(Data items)
**/design/flow/design.v**
```verilog
module OneNode(output signed [17:0] u_2_mid,    
	       input reg signed [17:0] u_hit_mid,   
	       input reg signed [17:0] u_1_right,   
	       input reg signed [17:0] u_1_left,     
	       input reg signed [17:0] u_1_up,      
	       input reg signed [17:0] u_1_down,    
	       input reg signed [17:0] rho,
	       input reg signed [17:0] u_1_mid,
               input reg signed [17:0] u_0_mid
);  
    wire signed [17:0] temp1,temp2, temp3;
    parameter [17:0] rho_fix = (1<<17)/20; 		 
    parameter [17:0] rho_max = (48<<17)/100;
    assign  temp1 = u_1_up + u_1_down + u_1_right + u_1_left - (u_1_mid<<<2);
    signed_mult_1_17 mult_1(.out(temp2),
			    .a(temp1),
                            .b(rho)); 
    assign  temp3 = temp2 + (u_1_mid<<<1) - (u_0_mid - (u_0_mid>>>10));
    assign  u_2_mid = temp3 - (temp3>>>10);
endmodule
module signed_mult_1_17 (out, a, b);
	output 	signed  [17:0]	out;
	input 	signed	[17:0] 	a;
	input 	signed	[17:0] 	b;
	wire 	signed	[35:0]	mult_out;
	assign mult_out = a * b;
	assign out = {mult_out[35], mult_out[33:17]};
endmodule
```
**/design/flow/run.sh**
```bash
#!/bin/bash
# OpenROAD 26Q1-2900-gdf79404cd8, Yosys 0.63+post, stock flow scripts
make -C /OpenROAD-flow-scripts/flow DESIGN_CONFIG=/design/flow/config.mk WORK_HOME=/design/flow/orfs finish
```
**/design/flow/constraint.sdc**
```tcl
current_design OneNode

set clk_period 33.4
set clk_io_pct 0.2

create_clock -name clk0 -period $clk_period

set non_clock_inputs [all_inputs -no_clocks]
set_input_delay [expr $clk_period * $clk_io_pct] -clock clk0 $non_clock_inputs
set_output_delay [expr $clk_period * $clk_io_pct] -clock clk0 [all_outputs]
```
**/design/flow/config.mk**
```make
export PLATFORM = sky130hd
export DESIGN_NAME = OneNode
export DESIGN_NICKNAME = OneNode
export VERILOG_FILES = /design/flow/design.v
export SDC_FILE = /design/flow/constraint.sdc
export NUM_CORES = 4
export LEC_CHECK = 1
export CORE_UTILIZATION = 30
```
==> flow_summary.rst <==
Implementation results
======================

.. list-table::
   :header-rows: 1

   * - Metric
     - Value
   * - Synth Warn #
     - 0
   * - Routed vias/inst
     - 4.556
   * - Post-Place Setup Slack
     - 4.074 ns
   * - Post-CTS Repair Setup Buffers
     - 0
   * - Final HPWL DP
     - 32790 µm
   * - Dpl cell area
     - 0.01881 mm²
   * - Critical path fanouts, max
     - 27
   * - Area fraction of the dominant cell type after synthesis
     - 49.75%
   * - Post-CTS Resized
     - 0
   * - Largest cells by area after synthesis
     - fa_1 50%, inv_1 12%, ha_1 10%
   * - Post-layout worst setup margin
     - 4.061 ns
   * - I/O pin cnt
     - 162
   * - Yosys aoi share
     - 8.282%
   * - Drt first pass iters
     - 5
   * - Fmax
     - 34.08 MHz
   * - DRC violations left
     - 0
   * - Via total after detailed routing
     - 12111
   * - Fillers
     - 5496
   * - Relative slew slack
     - 39.36%
   * - Number of antenna violations at the first check in global routing
     - 3
   * - Shortest period the worst path allows
     - 29.34 ns
   * - Area delta synth->final
     - 14.00%
   * - Max-cap violations
     - 0
   * - Number of cells in the finished layout apart from fillers
     - 2658
   * - Smallest hold slack
     - 14.88 ns
   * - GRT met1 Usage
     - 21.54%
   * - Combined area of all synthesized cells
     - 0.01650 mm²
   * - Post-route design area
     - 0.01881 mm²
   * - Cell type contributing the most total cell area after synthesis
     - fa_1
   * - Core outline area
     - 0.05403 mm²
   * - Endpoint type of the worst setup path
     - output port
   * - Die ar.
     - 0.05594 mm²
   * - Portion of the post-synthesis area used by sequential elements
     - 0%
   * - DRT antenna net count
     - 0
   * - Count of instantiated cells in the yosys netlist
     - 1842
   * - Number of distinct library cells after synthesis
     - 71
   * - Measured slew at the worst slew-check pin
     - 0.9067 ns
   * - Met2 usage in global routing
     - 25.34%
   * - Die y size
     - 236.5 µm
   * - FP Core Util
     - 30.54%
   * - Log Warnings
     - 51
   * - Number of global-route vias before repair
     - 13290
   * - Ratio of cells with drive above 1 in the final layout
     - 3.058%
   * - DRC violation total after the first TritonRoute iteration
     - 360
   * - Number of endpoints with negative hold slack in the final report
     - 0
   * - Flops
     - 0
   * - Kind of cell adding the most delay to the critical path
     - adder cells
   * - Result of the run
     - finished clean
   * - Standard-cell row count
     - 85
   * - Cell count after placement
     - 2658
   * - Combined area of the multi-input logic cells
     - 0.01431 mm²
   * - CP max-delay cell
     - fa_1
   * - DR WL/cell
     - 14.39 µm
   * - GRT overflow
     - 0
   * - Total global-route track usage
     - 15.56%
   * - Worst hold path class
     - in2out
   * - Footprint of the flip-flops and latches
     - 0 µm²
   * - Post-route core utilization
     - 34.81%
   * - Synthesized-area fraction occupied by and/or/nand/nor cells
     - 14.03%
   * - Final WL
     - 38250 µm
   * - Number of endpoints failing setup at the final stage
     - 0
   * - Cells after synthesis
     - 1842
   * - Gp weighted congestion
     - 0.9017
   * - Area fraction in xor and xnor cells
     - 3.981%
   * - Chip Area, Yosys
     - 0.01650 mm²
   * - Post-layout period usage of the worst path
     - 87.84%
   * - Maximum single-stage delay on the critical path
     - 0.58 ns
   * - Global-route layer with the greatest usage
     - met2
   * - Clk_buf instances
     - 0
   * - Sum of buffers and inverters on the critical path
     - 11
   * - Cell with the most instances on the worst path
     - fa_1
   * - Ant. Diodes
     - 0
   * - Largest logic family
     - adder cells
   * - Die width
     - 236.5 µm
   * - Aggregate negative setup slack
     - 0 ns
   * - Adder and majority gate portion of the synthesized area
     - 60.22%
   * - Global Route met3 Usage
     - 5.177%
   * - Hold Buf Count CTS
     - 0
   * - IO Port Bufs
     - 143
   * - Type of element launching the critical path
     - input pin
   * - Worst setup path class
     - in2out
   * - Global-route wire length before repair
     - 66850 µm
   * - Number of pins with negative max-slew slack in the final report
     - 0
   * - Unrepaired setup endpoints after global routing
     - false
   * - Mean instance size in the synthesized netlist
     - 8.957 µm²
   * - Area fraction in mux cells
     - 0.1289%
   * - Worst path required time
     - 26.72 ns
   * - CP Data Arrival Time
     - 22.66 ns
   * - Pin count of the biggest net entering global routing
     - 28
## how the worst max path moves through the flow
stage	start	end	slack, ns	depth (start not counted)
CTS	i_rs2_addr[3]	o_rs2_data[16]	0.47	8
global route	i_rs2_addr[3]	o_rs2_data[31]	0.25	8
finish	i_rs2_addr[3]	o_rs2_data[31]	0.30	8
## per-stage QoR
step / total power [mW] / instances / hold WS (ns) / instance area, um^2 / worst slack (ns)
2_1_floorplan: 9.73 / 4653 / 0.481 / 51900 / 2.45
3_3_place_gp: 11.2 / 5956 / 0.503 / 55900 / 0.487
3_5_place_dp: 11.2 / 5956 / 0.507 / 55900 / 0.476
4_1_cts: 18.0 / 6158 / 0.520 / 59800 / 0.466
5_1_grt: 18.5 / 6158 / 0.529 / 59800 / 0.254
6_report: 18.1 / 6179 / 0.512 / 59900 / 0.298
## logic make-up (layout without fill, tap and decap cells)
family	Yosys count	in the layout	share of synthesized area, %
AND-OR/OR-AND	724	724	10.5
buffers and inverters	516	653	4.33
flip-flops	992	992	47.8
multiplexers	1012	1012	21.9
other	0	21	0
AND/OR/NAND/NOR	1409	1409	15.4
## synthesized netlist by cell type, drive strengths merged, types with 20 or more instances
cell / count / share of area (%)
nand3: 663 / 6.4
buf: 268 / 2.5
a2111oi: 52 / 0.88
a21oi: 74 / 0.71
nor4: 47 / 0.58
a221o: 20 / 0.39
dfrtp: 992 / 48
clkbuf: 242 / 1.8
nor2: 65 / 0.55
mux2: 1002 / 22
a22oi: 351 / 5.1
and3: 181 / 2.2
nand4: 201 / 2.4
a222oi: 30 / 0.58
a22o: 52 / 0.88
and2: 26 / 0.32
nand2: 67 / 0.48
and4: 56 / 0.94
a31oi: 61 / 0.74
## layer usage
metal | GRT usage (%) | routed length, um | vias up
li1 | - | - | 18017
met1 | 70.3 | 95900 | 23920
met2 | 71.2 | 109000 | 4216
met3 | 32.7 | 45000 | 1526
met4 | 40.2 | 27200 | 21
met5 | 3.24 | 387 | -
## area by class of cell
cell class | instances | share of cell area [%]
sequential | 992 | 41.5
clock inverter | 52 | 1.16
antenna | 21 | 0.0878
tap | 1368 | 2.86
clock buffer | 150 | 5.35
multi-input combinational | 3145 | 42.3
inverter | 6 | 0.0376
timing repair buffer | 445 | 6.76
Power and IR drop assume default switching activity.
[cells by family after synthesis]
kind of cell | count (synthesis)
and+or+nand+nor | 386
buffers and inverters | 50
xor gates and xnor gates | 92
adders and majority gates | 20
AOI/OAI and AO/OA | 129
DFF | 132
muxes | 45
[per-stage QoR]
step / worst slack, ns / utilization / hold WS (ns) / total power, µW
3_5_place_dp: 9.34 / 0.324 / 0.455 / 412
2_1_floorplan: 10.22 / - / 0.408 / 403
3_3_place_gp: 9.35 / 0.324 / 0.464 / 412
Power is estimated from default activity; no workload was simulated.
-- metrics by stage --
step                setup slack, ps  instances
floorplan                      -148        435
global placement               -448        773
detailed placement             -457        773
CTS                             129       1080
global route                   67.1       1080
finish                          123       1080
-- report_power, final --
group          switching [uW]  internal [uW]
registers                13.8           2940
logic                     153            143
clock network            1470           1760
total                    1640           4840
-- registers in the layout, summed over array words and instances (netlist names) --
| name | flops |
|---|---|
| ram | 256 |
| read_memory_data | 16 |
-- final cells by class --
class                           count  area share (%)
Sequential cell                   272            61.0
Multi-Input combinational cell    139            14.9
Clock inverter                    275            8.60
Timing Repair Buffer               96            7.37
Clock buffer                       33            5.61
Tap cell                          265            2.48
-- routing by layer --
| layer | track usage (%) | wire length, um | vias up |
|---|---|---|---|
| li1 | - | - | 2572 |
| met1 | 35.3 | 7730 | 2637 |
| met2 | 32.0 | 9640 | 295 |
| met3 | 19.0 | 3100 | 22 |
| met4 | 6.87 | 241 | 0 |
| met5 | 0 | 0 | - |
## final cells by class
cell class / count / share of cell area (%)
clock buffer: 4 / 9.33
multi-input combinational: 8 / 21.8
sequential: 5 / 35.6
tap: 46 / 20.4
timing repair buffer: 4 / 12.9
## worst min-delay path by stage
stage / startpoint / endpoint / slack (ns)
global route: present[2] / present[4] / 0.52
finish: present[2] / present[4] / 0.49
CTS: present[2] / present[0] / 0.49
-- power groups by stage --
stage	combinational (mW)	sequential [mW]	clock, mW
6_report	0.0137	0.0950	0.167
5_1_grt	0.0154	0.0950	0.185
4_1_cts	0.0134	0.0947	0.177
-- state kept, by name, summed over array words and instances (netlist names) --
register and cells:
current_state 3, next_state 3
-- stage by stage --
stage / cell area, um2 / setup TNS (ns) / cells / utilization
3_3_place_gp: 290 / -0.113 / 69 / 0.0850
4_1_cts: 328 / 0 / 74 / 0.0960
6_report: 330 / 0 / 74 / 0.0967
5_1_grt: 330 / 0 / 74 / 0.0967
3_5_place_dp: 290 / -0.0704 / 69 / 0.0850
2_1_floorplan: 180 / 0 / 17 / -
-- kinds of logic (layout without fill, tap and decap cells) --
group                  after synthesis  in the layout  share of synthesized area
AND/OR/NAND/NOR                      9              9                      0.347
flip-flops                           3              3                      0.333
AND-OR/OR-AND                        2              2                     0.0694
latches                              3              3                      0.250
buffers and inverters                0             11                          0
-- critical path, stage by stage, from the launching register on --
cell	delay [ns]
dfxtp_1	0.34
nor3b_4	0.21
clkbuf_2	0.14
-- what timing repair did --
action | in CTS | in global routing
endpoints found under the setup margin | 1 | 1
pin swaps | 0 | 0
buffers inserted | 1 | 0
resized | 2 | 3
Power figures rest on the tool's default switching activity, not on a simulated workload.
File: flow/constraint.sdc
current_design mux

set clk_period 1.9
set clk_io_pct 0.2

create_clock -name clk0 -period $clk_period

set non_clock_inputs [all_inputs -no_clocks]
set_input_delay [expr $clk_period * $clk_io_pct] -clock clk0 $non_clock_inputs
set_output_delay [expr $clk_period * $clk_io_pct] -clock clk0 [all_outputs]
File: flow/config.mk
export PLATFORM = sky130hd
export DESIGN_NAME = mux
export DESIGN_NICKNAME = mux
export VERILOG_FILES = /design/flow/design.v
export SDC_FILE = /design/flow/constraint.sdc
export NUM_CORES = 4
export LEC_CHECK = 1
export CORE_AREA = 10 10 82 82
export DIE_AREA = 0 0 92 92
===== flow/config.mk =====
export PLATFORM = sky130hd
export DESIGN_NAME = question_part_6
export DESIGN_NICKNAME = question_part_6
export VERILOG_FILES = /design/flow/design.v
export SDC_FILE = /design/flow/constraint.sdc
export NUM_CORES = 4
export LEC_CHECK = 1
export CORE_AREA = 10 10 70 70
export DIE_AREA = 0 0 80 80

===== flow/constraint.sdc =====
current_design question_part_6

set clk_period 3.8
set clk_io_pct 0.2

create_clock -name clk0 -period $clk_period

set non_clock_inputs [all_inputs -no_clocks]
set_input_delay [expr $clk_period * $clk_io_pct] -clock clk0 $non_clock_inputs
set_output_delay [expr $clk_period * $clk_io_pct] -clock clk0 [all_outputs]

===== flow/design.v =====
`timescale 1ns/1ns
module assign_statement_proj(input a, b, c, output y1, y0);
    assign #20 y0= (a ^ b) ^ c;
    assign #30 y1= ((a & b) | (a & c)) | (b & c);
endmodule
`timescale 1ns/1ns
module question_part_6(input a6, a5, a4, a3, a2, a1, a0, output y2, y1, y0);
    wire m, n, o, p, q;
    assign_statement_proj first_3_input_OC(a2, a1, a0, n, m);
    assign_statement_proj second_3_input_OC(a5, a4, a3, p, o);
    assign_statement_proj third_3_input_OC(a6, o, m, q, y0);
    assign_statement_proj forth_3_input_OC(n, p, q, y2, y1);
endmodule

===== flow/run.sh =====
#!/bin/bash
# OpenROAD 26Q1-2900-gdf79404cd8, Yosys 0.63+post, stock flow scripts
make -C /OpenROAD-flow-scripts/flow DESIGN_CONFIG=/design/flow/config.mk WORK_HOME=/design/flow/orfs finish

==> notes.md <==
Results of an implementation run.

The flow ran to the end, and the final reports show no timing, DRC or antenna violations. Overall routing resource usage recorded by global route was 0.0114. In this design, the stage delay of the slowest critical-path cell is 0.53 ns. The worst hold path terminates at y1. After layout, the worst setup slack is 0.153 ns. Hold is met by 2.57 ns. The final global-route overflow total is 0. Hold analysis shows the worst path with a depth of 4.

The static power due to leakage is 0.123 nW. Per the detail_route report, DRC violations left total 0. The core footprint is 3420 µm².

The share of cells above drive strength 1 is 0.125. Along the worst path, the maximum fanout reaches 1. The start point of the worst hold path is a6. The count of clock-net buffers in the final layout is 0. The number of different library cells in the post-synthesis netlist is 2. The detail route stage leaves a number of antenna-violating nets equal to 0. The number of vias after detailed routing is 111. The final hold violation count is 0.

The shortest period the worst path allows is 3.65 ns. The final RePlAce weighted congestion is 0.753. The number of DRC violations after detailed-routing iteration 0 is 0. The timing report shows that the slowest cell on the worst path is sky130_fd_sc_hd__fa_1. TritonRoute output was used to compute an average wire per cell of 4.73 µm. The arrival time reported for the critical path endpoint is 2.89 ns. The start-to-end type of the worst setup path is primary input to output pin. With fillers left out, the area of the finished cells amounts to 274 µm².

The met3 track demand over resource is 0.00909. The final tally of max-slew violations is 0. In this run the full chip footprint comes out at 6400 µm². Before CTS, the worst setup slack after placement is -0.177 ns. The placed instance area is 275 µm².

Excluding fillers, the count of instances in the completed layout stands at 70. The number of sequential cells is 0. The measured slew at the worst slew-check pin is 0.0996 ns. The first global-routing pass estimated 634 µm of wire.

The layer carrying the most global-route usage is met1. The fraction of the yosys area taken by sequential cells is 0. The global routing report lists met1 layer usage as 0.0154. According to the floorplan report, the die width is 80 µm. The ratio of routed vias to standard cells is 1.59. Relative to the synthesized area, the layout overhead comes to 133%. The synthesized netlist occupies a cell area of 118 µm². Summing over the stages, the warning tally comes to 32.

Entering global routing, the biggest net connects 2 pins. The number of antenna violations at the first check in global routing came to 0. Setup repair after global routing left no endpoint under its margin. Summing all flip-flop and latch instances after layout gives 0 µm². The floorplan step records an initial core utilization of 0.0344. STA puts the critical path data required time at 3.04 ns. Antenna repair during routing inserted a diode count of 0. After detailed placement, the design holds a cell count of 70. The number of resized instances in the post-cts repair step is 6. Detailed placement finished with a half-perimeter wire length of 306 µm. The min-delay analysis places its worst path in the category primary input to output pin. The number of cells reported by Yosys stat comes to 14. Setup violations remaining at the end of the flow were counted as 0. The ratio of final minimum period to clock period is 0.960. Per the timing report, the achievable frequency comes out to 274 MHz. The worst slew slack as a fraction of its limit is 0.933. The element type at the critical path start is a primary input. For reference, the post-synthesis area per instance comes to 8.40 µm². The critical path goes through clkdlybuf4s50_1 > inv_1 > fa_1 > inv_1 > fa_2 > fa_1 > dlygate4sd2_1.

The maximum ir drop on the vdd rail is 0.0000121 V. The via count of the first global-routing pass came to 139. The boundary pin count is 10.

Row generation in the floorplan step produced 21 rows. In the global route stage, met2 resource usage came out at 0.0144. The number of instances in the synthesized netlist is 14. The utilization of the core after routing is 0.0802. The stat command in Yosys gives a chip area of 118 µm². In the post-route report, total wirelength is listed as 331 µm. Input and output buffers added on the ports amount to 10. The number of setup buffers added after CTS is 0.

The max-cap check violation count is 0. STA classifies the critical path endpoint as an output pin. In this run the vertical extent of the chip is 80 µm. The iteration count recorded for the first detailed-route pass is 1. Yosys printed 0 warnings. The report puts the hold buffer count at CTS at 0. The power density relative to cell area is 129 nW/µm².
how the worst max path moves through the flow:
stage,depth (start not counted),startpoint,end
final,7,a3,y1
after global routing,7,a3,y1
after CTS,7,a3,y1
cell usage after synthesis:
cell type / n / area share
sky130_fd_sc_hd__fa_1: 4 / 0.68
sky130_fd_sc_hd__inv_1: 10 / 0.32
layer usage:
layer | wire length [µm] | vias to the layer above
li1 | - | 52
met1 | 114 | 50
met2 | 114 | 9
met3 | 102 | 0
met4 | 0 | 0
met5 | 0 | -
layout make-up:
cell class / count / area (µm²)
Fill cell: 407 / 3140
Multi-Input combinational cell: 4 / 82.6
Inverter: 10 / 37.5
Tap cell: 46 / 57.6
Timing Repair Buffer: 10 / 96.3
metrics by stage:
stage | total power, W | setup TNS (ns)
final | 0.0000353 | 0
after global routing | 0.0000425 | 0
after floorplan | 0.00000856 | 0
after global placement | 0.0000388 | -0.193
after detailed placement | 0.0000396 | -0.237
after CTS | 0.0000372 | 0
power by group:
part           switching [W]  internal [W]  total [W]
clock network              0             0          0
registers                  0             0          0
logic              0.0000117     0.0000236  0.0000353
critical path, delay by kind of cell:
family,cells,cell delay [ns]
adder cells (fa/ha/maj),3,1.35
buffers and inverters,4,0.76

> _Task goal_
Scan the entries for the word "decap". Report each line that has it.

> _Task answer_
## logic make-up (layout without fill, tap and decap cells)
-- kinds of logic (layout without fill, tap and decap cells) --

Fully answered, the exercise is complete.